Task instructions: Going down the listing below, print exactly each line from the one with "Hold path start" up to and including the one with "Initial core utilization", and skip the rest.

☆ ☆ ☆ ☆

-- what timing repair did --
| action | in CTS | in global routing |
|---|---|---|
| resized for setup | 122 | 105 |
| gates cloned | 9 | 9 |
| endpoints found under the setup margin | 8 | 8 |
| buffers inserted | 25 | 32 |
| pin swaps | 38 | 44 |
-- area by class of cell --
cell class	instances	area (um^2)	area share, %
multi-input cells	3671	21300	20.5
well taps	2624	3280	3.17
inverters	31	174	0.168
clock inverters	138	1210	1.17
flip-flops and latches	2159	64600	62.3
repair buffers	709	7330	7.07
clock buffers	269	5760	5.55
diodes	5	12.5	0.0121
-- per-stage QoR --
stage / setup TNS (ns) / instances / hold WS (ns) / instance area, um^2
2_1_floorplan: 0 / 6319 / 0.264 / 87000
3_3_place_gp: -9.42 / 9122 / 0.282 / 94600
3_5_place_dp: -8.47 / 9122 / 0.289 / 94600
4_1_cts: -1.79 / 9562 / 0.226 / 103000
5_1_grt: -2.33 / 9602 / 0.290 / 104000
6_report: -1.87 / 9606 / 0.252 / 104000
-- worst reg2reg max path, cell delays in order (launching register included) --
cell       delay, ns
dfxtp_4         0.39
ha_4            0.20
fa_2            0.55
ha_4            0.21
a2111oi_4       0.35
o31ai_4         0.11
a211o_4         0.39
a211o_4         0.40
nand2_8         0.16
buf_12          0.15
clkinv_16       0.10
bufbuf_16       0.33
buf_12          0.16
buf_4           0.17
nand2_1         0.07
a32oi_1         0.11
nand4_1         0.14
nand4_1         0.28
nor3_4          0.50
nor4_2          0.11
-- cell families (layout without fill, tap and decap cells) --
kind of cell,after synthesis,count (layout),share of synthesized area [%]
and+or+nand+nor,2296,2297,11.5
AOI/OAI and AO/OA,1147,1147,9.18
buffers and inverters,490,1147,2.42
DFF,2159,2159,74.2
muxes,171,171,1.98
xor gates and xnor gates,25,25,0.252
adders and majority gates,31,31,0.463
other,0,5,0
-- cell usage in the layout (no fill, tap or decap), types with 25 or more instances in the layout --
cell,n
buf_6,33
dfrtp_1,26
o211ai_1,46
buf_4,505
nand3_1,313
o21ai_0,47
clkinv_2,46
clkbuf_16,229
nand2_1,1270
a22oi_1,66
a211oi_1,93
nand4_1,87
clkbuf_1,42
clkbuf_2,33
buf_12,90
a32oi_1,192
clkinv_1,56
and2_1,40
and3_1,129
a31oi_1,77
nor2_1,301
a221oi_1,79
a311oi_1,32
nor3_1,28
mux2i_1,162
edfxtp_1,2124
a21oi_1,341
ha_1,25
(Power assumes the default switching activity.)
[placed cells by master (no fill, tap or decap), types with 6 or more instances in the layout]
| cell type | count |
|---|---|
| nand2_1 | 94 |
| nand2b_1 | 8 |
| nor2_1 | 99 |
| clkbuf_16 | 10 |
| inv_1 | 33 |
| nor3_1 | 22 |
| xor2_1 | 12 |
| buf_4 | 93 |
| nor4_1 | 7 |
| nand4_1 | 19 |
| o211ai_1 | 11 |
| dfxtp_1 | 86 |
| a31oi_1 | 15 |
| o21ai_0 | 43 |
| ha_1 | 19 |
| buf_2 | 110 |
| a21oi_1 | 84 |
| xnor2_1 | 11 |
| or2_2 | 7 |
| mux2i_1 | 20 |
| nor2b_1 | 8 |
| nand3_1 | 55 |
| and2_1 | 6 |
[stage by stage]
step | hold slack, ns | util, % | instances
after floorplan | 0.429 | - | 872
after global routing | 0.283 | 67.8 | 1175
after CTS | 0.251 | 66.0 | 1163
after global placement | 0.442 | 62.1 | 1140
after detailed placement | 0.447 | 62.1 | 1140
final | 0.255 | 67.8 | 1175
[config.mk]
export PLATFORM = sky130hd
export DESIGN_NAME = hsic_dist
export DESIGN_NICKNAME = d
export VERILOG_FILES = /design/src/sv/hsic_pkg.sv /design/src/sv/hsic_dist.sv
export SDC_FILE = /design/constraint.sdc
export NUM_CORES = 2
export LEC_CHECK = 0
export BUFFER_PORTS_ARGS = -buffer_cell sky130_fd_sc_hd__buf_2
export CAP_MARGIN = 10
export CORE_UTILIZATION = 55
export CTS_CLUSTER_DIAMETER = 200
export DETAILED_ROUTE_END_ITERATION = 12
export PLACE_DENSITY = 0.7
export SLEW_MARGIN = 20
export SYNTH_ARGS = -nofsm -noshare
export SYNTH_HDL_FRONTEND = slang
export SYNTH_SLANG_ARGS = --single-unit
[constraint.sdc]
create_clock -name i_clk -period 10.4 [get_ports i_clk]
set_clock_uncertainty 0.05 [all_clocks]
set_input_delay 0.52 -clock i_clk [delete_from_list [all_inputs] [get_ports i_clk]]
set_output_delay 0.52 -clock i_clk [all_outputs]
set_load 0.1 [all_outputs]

☆ ☆ ☆ ☆

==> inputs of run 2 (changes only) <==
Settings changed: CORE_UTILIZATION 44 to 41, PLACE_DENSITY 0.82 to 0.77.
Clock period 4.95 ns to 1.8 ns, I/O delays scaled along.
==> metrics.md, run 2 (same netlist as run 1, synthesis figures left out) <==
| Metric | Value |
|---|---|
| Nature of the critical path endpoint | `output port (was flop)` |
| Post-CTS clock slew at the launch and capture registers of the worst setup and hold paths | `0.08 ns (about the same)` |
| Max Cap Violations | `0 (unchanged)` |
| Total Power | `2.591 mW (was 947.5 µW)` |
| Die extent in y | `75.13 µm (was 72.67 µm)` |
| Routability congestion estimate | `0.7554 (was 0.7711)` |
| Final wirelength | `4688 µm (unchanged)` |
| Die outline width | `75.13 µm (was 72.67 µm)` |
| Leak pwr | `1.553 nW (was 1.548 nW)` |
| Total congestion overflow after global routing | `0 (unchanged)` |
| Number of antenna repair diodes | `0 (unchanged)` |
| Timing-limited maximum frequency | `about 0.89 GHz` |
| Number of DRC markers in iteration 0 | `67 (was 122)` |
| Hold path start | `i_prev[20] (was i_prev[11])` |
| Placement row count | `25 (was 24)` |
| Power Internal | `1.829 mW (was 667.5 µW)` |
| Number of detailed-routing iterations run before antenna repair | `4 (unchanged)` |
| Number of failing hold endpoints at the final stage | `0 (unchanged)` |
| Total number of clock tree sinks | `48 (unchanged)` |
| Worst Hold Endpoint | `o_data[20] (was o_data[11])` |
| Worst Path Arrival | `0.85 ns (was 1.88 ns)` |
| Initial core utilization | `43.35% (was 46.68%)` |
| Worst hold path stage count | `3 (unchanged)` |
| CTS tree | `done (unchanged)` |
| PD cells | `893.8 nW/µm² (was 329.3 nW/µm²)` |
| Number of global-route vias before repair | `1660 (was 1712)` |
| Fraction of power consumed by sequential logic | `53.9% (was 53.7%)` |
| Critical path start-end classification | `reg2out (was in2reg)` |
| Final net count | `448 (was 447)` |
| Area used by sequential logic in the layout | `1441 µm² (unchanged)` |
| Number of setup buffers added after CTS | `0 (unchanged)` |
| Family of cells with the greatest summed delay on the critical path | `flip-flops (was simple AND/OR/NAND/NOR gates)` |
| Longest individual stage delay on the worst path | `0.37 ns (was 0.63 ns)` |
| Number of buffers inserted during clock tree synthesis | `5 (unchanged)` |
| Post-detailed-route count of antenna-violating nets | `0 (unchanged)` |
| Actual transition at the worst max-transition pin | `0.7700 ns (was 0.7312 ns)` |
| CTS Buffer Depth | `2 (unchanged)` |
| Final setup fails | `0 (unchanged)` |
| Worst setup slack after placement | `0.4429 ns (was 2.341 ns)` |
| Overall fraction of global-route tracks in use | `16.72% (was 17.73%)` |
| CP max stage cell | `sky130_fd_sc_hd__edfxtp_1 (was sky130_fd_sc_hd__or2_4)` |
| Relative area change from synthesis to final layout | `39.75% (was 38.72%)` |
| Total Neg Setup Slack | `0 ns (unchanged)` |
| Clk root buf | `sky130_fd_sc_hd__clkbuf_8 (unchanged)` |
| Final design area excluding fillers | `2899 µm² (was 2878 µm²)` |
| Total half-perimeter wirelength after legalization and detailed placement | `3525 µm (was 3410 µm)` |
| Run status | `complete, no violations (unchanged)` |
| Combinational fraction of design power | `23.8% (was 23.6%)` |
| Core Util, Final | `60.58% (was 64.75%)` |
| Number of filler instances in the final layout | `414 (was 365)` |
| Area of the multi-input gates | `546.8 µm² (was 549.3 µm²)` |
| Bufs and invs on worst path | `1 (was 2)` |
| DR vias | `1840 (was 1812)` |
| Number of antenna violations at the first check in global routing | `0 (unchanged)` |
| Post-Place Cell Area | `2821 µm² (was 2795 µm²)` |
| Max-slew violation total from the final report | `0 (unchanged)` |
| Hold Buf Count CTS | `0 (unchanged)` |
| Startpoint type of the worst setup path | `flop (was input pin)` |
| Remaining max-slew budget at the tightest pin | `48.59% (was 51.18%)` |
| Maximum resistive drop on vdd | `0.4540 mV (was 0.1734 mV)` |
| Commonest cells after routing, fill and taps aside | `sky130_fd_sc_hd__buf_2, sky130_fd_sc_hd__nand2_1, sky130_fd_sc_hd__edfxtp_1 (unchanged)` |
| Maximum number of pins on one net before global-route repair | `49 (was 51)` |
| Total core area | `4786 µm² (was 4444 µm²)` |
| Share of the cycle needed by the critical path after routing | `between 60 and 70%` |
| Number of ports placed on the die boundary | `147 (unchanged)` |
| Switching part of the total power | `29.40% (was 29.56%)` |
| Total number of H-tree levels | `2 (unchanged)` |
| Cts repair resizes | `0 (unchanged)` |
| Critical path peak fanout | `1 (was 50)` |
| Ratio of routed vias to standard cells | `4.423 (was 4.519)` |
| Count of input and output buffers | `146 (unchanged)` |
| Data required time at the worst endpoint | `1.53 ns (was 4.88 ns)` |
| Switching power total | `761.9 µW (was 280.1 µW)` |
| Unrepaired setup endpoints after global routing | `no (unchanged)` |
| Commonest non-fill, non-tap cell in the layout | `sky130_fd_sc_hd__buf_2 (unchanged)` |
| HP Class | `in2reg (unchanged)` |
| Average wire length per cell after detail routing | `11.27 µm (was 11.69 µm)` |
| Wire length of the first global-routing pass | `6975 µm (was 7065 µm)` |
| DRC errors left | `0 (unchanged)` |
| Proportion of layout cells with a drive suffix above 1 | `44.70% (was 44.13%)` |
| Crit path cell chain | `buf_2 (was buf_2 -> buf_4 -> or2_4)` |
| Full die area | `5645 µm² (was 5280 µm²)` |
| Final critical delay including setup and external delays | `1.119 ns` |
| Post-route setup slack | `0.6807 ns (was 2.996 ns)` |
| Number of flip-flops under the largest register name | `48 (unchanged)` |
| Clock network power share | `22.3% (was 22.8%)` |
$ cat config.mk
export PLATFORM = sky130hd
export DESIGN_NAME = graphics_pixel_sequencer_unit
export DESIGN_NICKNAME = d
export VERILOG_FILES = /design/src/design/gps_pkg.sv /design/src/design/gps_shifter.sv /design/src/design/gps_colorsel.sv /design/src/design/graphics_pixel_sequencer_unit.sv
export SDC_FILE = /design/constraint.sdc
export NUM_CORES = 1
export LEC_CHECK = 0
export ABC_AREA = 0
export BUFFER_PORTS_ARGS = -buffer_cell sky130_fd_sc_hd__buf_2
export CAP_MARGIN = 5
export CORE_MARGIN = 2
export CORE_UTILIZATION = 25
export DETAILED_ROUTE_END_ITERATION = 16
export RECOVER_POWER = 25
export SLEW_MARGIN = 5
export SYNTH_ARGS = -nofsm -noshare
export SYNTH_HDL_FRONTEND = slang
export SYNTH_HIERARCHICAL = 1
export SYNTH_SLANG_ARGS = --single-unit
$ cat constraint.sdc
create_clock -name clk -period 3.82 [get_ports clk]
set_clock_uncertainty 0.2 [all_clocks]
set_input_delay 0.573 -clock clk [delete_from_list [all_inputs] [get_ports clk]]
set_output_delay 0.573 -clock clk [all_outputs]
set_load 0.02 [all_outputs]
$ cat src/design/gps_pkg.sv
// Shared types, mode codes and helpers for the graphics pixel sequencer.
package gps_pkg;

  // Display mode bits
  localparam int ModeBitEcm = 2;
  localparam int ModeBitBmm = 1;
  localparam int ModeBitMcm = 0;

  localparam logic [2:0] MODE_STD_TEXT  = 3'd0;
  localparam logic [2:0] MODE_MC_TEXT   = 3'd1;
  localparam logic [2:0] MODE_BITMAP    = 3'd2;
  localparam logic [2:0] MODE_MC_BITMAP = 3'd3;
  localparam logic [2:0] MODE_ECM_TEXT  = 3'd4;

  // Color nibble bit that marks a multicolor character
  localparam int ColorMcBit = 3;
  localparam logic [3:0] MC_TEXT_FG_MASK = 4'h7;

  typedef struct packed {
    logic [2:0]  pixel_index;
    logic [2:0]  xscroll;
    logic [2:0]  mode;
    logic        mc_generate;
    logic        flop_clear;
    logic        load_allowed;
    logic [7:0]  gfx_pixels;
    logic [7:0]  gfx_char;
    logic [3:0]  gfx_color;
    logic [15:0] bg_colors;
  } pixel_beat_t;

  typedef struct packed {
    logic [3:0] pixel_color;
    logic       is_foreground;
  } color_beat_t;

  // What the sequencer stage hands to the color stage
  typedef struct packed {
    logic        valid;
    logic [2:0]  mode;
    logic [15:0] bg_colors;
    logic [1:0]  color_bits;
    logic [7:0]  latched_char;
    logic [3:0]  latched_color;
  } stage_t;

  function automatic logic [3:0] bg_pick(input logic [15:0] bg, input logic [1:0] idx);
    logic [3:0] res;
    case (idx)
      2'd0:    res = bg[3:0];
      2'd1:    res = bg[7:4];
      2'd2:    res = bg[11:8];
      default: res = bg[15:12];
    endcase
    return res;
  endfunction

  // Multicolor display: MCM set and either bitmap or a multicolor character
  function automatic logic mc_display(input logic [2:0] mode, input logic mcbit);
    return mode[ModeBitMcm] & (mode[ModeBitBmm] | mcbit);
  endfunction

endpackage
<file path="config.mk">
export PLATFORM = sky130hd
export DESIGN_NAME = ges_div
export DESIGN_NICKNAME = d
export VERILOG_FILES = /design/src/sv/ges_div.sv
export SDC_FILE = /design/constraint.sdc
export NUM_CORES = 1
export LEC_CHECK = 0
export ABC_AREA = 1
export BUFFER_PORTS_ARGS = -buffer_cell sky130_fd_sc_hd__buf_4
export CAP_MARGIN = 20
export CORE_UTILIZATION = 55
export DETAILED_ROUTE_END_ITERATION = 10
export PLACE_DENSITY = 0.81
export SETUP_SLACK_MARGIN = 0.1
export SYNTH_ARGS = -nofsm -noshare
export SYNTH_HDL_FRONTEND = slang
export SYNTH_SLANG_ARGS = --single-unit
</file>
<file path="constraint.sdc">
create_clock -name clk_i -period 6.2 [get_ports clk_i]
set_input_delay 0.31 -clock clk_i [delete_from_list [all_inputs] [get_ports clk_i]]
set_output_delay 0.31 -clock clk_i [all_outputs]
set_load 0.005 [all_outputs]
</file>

☆ ☆ ☆ ☆

Final answer:
| Hold path start | `i_prev[20] (was i_prev[11])` |
| Placement row count | `25 (was 24)` |
| Power Internal | `1.829 mW (was 667.5 µW)` |
| Number of detailed-routing iterations run before antenna repair | `4 (unchanged)` |
| Number of failing hold endpoints at the final stage | `0 (unchanged)` |
| Total number of clock tree sinks | `48 (unchanged)` |
| Worst Hold Endpoint | `o_data[20] (was o_data[11])` |
| Worst Path Arrival | `0.85 ns (was 1.88 ns)` |
| Initial core utilization | `43.35% (was 46.68%)` |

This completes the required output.